BRIEF: How do the lines below between the ones holding "Multi-Input combinational cell,79,0.370" and "Note: power is", inclusive, read? Give them again exactly, with no other lines.

··········

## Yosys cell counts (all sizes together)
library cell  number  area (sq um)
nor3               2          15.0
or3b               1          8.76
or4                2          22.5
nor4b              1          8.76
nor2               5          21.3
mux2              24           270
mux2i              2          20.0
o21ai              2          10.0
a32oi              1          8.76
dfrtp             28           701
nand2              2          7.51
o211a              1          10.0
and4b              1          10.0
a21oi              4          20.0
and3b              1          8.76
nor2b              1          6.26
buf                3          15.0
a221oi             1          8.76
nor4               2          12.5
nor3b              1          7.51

··········

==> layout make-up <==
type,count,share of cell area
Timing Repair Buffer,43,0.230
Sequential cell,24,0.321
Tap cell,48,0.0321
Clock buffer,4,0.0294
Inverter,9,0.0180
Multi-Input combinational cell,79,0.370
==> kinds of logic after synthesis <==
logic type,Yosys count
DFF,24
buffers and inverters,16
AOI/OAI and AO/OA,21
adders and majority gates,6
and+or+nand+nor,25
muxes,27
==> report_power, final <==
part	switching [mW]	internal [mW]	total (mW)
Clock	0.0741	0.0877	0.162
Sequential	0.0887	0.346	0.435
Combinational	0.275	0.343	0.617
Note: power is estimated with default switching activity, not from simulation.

··········

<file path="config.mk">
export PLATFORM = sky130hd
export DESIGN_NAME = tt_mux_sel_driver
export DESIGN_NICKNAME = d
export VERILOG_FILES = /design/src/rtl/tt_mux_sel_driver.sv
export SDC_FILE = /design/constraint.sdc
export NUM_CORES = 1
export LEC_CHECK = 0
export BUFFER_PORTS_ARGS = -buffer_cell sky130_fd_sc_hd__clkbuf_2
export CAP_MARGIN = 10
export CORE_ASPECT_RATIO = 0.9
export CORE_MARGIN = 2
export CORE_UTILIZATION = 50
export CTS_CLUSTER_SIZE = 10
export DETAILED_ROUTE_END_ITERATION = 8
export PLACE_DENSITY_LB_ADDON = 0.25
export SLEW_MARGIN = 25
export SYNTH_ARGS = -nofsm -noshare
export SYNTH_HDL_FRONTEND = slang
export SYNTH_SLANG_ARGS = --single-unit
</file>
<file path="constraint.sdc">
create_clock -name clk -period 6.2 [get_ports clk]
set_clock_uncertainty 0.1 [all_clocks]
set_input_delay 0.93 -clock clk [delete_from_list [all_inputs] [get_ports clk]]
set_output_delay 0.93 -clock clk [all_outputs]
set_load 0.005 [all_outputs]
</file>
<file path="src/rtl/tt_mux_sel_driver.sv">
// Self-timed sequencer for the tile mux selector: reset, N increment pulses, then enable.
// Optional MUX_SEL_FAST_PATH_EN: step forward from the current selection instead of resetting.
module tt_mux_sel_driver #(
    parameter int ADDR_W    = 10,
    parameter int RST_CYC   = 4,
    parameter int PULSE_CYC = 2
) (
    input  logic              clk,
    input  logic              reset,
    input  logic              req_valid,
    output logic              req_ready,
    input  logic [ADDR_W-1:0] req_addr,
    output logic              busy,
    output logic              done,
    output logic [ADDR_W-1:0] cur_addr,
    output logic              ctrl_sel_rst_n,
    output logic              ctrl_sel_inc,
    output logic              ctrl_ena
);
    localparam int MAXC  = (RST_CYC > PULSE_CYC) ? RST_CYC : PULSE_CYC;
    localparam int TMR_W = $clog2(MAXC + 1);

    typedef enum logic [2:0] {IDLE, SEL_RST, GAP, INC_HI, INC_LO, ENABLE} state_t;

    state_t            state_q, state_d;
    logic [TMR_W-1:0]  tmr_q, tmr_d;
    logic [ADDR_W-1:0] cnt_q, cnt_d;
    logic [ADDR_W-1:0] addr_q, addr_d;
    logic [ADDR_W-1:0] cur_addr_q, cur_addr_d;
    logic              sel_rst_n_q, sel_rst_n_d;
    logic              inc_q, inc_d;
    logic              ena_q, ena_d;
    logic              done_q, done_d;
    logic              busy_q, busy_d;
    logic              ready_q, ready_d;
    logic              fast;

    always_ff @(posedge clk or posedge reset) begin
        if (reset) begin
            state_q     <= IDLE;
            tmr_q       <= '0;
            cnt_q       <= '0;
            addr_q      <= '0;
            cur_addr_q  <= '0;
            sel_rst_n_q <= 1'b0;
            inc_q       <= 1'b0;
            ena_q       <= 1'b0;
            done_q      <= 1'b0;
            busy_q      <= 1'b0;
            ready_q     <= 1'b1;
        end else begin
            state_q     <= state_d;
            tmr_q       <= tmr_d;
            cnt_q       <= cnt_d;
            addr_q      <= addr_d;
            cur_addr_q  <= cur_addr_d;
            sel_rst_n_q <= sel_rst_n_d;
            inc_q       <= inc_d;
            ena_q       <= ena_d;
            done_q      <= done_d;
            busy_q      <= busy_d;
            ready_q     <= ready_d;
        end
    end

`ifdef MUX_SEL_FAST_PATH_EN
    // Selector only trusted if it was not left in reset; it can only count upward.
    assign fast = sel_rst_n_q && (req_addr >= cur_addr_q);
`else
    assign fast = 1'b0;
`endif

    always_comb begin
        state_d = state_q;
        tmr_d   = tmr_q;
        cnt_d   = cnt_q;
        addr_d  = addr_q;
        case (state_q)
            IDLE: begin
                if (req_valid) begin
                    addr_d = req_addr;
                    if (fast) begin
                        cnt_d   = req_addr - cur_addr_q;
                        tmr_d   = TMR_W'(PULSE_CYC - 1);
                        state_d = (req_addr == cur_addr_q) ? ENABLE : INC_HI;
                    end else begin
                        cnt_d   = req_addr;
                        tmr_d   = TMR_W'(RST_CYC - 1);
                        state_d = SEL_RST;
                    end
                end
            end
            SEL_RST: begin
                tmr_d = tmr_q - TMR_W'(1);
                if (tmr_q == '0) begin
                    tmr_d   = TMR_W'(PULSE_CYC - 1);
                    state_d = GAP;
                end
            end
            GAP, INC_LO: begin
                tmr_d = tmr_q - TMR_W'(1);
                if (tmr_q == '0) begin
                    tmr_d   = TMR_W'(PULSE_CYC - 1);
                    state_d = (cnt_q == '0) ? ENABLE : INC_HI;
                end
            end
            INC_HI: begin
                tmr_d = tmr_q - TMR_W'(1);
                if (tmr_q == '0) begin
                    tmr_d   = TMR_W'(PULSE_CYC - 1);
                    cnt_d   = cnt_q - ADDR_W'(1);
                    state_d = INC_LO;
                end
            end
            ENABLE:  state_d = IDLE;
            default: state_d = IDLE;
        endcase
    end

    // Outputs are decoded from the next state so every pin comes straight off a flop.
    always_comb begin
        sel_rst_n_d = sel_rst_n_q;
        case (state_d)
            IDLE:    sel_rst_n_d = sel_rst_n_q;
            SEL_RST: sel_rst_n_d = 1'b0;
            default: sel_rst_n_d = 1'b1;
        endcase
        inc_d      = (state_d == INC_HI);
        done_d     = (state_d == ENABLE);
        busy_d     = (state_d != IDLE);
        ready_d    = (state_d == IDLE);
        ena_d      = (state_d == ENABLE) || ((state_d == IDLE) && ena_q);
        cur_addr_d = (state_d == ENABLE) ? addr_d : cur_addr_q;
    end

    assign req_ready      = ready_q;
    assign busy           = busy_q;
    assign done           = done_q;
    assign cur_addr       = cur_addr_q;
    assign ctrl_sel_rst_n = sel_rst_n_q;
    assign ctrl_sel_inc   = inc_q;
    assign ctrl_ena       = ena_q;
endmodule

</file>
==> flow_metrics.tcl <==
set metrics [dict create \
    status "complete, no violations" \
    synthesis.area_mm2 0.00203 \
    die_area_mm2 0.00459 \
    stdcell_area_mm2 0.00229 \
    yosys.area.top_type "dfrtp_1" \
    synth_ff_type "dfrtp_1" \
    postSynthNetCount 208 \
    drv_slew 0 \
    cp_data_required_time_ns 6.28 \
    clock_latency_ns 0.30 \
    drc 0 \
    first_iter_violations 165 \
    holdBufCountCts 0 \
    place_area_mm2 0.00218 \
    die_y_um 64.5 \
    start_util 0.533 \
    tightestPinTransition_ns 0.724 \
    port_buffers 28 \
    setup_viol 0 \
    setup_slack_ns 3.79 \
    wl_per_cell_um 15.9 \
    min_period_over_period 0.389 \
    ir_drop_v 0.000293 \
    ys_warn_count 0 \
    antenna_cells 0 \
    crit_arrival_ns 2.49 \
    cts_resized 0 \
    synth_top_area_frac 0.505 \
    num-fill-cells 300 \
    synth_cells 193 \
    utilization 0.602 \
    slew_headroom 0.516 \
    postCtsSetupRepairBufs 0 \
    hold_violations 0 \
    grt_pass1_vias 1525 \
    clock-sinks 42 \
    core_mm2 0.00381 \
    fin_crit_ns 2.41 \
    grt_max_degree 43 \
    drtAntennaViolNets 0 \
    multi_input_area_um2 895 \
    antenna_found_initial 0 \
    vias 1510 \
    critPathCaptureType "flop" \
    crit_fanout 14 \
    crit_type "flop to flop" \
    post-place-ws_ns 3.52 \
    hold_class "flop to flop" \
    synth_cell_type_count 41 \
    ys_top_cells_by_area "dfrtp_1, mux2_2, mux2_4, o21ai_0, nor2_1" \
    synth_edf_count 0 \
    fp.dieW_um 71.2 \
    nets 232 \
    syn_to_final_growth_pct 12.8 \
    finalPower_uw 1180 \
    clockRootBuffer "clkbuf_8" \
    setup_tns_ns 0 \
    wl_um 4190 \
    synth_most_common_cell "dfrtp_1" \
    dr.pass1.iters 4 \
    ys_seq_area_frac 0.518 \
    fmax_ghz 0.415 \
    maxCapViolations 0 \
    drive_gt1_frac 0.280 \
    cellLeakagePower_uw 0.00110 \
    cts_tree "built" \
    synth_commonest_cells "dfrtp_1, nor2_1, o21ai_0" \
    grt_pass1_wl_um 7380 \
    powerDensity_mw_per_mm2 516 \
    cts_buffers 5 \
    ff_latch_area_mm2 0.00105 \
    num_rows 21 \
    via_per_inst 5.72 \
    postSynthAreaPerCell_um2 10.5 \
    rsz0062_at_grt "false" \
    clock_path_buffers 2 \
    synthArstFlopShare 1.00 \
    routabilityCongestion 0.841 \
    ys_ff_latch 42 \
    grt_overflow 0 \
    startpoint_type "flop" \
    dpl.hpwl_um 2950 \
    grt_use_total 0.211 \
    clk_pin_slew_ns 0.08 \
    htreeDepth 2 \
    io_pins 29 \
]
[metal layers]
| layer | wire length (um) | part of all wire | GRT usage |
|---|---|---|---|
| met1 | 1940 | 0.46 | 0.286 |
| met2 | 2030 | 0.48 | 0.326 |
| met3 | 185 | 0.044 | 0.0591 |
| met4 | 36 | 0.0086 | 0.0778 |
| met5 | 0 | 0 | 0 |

··········

TASK SOLUTION:
Multi-Input combinational cell,79,0.370
==> kinds of logic after synthesis <==
logic type,Yosys count
DFF,24
buffers and inverters,16
AOI/OAI and AO/OA,21
adders and majority gates,6
and+or+nand+nor,25
muxes,27
==> report_power, final <==
part	switching [mW]	internal [mW]	total (mW)
Clock	0.0741	0.0877	0.162
Sequential	0.0887	0.346	0.435
Combinational	0.275	0.343	0.617
Note: power is estimated with default switching activity, not from simulation.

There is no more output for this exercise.